##### Data to process #####

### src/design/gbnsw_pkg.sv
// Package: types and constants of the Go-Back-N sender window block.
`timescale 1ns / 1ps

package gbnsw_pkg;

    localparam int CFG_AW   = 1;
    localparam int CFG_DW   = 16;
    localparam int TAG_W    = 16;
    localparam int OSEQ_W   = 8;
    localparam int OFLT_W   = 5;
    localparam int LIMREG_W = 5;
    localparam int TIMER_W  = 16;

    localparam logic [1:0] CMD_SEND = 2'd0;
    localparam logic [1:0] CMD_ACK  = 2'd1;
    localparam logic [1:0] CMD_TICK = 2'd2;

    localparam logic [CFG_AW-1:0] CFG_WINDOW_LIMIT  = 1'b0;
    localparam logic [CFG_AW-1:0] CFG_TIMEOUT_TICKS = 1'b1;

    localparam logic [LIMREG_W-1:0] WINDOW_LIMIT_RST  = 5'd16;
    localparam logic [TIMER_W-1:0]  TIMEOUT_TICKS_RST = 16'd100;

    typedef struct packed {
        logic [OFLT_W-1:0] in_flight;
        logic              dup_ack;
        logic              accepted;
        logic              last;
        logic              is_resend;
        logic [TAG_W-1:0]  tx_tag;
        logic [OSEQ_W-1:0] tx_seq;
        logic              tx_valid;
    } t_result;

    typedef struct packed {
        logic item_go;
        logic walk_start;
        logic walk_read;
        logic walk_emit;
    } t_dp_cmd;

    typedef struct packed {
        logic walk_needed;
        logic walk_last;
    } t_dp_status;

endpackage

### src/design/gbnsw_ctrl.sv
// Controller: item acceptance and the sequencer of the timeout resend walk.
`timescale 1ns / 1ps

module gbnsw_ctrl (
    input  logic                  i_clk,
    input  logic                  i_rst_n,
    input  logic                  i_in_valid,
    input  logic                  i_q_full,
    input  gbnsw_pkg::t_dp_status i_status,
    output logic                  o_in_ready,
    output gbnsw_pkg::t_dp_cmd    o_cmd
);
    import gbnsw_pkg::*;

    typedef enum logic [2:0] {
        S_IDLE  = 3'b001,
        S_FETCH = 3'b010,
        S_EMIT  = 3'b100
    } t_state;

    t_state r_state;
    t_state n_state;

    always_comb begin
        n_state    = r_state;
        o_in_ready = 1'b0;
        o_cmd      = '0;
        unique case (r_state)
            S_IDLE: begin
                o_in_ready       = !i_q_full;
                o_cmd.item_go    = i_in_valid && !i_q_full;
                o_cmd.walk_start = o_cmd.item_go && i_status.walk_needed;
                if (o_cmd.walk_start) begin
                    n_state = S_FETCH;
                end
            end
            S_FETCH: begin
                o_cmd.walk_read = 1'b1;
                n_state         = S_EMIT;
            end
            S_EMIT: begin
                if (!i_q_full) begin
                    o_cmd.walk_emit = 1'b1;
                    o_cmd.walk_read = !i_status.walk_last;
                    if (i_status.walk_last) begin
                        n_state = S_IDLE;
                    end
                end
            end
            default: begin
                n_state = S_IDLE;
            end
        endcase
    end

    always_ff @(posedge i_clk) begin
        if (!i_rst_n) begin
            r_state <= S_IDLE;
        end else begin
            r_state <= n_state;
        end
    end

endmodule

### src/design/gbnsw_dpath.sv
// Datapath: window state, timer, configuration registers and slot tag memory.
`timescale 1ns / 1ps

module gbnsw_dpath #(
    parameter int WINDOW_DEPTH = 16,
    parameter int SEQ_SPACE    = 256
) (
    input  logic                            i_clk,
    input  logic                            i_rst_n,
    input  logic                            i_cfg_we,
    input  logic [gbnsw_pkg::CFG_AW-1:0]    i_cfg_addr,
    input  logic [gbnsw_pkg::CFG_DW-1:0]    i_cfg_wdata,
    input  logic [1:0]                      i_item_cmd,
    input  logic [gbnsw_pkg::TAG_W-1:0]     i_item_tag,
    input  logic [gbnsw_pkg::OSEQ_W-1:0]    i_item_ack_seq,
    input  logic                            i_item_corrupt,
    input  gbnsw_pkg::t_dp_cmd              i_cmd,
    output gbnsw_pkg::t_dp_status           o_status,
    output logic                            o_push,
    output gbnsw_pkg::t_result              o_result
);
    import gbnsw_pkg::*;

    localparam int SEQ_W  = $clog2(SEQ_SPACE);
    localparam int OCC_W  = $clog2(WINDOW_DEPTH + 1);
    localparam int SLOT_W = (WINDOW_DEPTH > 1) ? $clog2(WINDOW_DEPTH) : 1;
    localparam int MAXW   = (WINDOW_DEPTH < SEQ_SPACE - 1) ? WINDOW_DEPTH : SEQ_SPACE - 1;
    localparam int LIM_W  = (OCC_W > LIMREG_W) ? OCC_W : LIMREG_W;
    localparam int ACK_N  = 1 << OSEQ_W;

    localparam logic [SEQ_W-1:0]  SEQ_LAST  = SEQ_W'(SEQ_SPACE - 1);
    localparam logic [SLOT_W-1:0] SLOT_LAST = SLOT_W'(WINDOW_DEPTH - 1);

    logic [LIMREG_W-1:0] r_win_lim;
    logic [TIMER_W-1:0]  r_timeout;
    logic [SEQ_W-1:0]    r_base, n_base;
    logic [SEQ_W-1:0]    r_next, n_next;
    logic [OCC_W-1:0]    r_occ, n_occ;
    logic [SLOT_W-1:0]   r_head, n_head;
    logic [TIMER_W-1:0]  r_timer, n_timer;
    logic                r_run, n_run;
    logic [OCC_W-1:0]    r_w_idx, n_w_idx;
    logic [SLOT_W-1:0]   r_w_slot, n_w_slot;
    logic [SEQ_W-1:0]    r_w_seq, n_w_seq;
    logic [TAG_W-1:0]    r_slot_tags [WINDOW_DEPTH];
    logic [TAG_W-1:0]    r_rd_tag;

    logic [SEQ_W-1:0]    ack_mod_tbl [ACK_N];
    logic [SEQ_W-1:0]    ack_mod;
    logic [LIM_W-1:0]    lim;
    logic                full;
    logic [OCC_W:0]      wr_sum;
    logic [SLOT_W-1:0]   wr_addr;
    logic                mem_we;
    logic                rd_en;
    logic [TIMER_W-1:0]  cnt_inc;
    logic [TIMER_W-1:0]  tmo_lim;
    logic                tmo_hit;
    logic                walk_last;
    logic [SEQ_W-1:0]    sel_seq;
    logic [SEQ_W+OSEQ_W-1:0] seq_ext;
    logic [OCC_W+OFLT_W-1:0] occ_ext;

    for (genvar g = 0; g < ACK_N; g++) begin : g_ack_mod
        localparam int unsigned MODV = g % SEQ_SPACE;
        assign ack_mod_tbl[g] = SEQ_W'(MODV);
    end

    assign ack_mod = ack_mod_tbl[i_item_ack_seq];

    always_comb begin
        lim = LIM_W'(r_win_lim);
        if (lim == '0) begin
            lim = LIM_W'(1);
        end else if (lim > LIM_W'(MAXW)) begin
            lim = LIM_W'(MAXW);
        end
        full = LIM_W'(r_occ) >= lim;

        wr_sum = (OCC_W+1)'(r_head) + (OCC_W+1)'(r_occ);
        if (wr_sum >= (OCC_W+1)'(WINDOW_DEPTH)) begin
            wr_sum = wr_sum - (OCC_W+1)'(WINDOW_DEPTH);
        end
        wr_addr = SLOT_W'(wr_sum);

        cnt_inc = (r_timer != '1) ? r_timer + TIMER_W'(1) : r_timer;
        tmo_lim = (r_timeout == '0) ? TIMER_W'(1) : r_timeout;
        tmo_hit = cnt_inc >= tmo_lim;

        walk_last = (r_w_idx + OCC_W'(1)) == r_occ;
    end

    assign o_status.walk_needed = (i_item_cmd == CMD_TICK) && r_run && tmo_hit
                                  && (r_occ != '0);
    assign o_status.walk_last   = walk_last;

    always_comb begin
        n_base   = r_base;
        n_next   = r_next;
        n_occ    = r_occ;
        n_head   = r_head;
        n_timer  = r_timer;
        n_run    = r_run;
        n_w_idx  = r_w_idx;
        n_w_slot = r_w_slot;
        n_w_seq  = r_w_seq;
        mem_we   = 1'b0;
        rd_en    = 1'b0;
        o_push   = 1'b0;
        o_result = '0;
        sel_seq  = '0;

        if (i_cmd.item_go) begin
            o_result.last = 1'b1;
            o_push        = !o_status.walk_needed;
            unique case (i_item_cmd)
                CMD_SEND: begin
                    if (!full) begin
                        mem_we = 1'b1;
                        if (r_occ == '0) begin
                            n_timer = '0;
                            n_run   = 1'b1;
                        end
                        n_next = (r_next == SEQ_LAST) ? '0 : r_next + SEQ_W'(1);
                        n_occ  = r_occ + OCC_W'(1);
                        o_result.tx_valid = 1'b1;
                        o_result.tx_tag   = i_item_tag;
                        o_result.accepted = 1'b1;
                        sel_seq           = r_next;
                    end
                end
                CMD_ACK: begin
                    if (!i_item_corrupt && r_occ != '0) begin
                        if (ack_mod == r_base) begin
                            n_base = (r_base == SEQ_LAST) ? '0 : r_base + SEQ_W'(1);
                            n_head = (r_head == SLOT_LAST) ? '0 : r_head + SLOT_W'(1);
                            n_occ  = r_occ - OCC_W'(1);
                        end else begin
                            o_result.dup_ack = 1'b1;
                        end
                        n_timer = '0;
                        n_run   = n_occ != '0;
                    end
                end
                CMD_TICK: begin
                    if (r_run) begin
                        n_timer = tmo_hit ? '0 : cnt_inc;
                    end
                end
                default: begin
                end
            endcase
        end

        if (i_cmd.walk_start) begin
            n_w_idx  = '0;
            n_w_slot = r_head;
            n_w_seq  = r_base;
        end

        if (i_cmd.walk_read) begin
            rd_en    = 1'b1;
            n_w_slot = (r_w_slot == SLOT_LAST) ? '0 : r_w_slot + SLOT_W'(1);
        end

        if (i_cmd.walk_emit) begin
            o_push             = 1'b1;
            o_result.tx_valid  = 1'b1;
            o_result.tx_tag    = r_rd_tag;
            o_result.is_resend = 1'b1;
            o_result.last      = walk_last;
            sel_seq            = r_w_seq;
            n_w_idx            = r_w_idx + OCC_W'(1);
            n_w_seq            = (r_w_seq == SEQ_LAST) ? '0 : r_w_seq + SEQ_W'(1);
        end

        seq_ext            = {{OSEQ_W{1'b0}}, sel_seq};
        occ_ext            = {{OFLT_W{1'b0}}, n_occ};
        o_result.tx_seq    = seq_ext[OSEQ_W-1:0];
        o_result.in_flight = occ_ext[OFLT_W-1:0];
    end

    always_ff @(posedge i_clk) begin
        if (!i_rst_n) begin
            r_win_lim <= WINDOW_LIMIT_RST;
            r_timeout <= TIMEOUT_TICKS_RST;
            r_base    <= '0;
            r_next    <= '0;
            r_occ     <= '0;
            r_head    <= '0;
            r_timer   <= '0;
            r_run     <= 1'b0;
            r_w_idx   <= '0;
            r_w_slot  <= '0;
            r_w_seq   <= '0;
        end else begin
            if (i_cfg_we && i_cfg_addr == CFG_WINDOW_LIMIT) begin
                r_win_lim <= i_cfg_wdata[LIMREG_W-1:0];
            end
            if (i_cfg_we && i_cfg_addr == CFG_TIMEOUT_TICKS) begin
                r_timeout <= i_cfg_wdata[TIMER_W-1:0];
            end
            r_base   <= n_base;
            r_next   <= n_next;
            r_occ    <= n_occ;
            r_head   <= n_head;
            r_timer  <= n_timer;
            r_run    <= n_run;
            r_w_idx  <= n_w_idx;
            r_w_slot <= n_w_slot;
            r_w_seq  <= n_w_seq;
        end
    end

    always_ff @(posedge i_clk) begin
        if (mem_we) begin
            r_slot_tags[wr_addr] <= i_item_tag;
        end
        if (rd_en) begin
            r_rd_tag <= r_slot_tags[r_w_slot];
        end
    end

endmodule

#####

## [Task directions]
The line containing "localparam logic [1:0] CMD_TICK = 2'd2;" marks the end. Please print exactly every line from the top of the data to it, both included, and nothing more.

## [Result of this exercise]
### src/design/gbnsw_pkg.sv
// Package: types and constants of the Go-Back-N sender window block.
`timescale 1ns / 1ps

package gbnsw_pkg;

    localparam int CFG_AW   = 1;
    localparam int CFG_DW   = 16;
    localparam int TAG_W    = 16;
    localparam int OSEQ_W   = 8;
    localparam int OFLT_W   = 5;
    localparam int LIMREG_W = 5;
    localparam int TIMER_W  = 16;

    localparam logic [1:0] CMD_SEND = 2'd0;
    localparam logic [1:0] CMD_ACK  = 2'd1;
    localparam logic [1:0] CMD_TICK = 2'd2;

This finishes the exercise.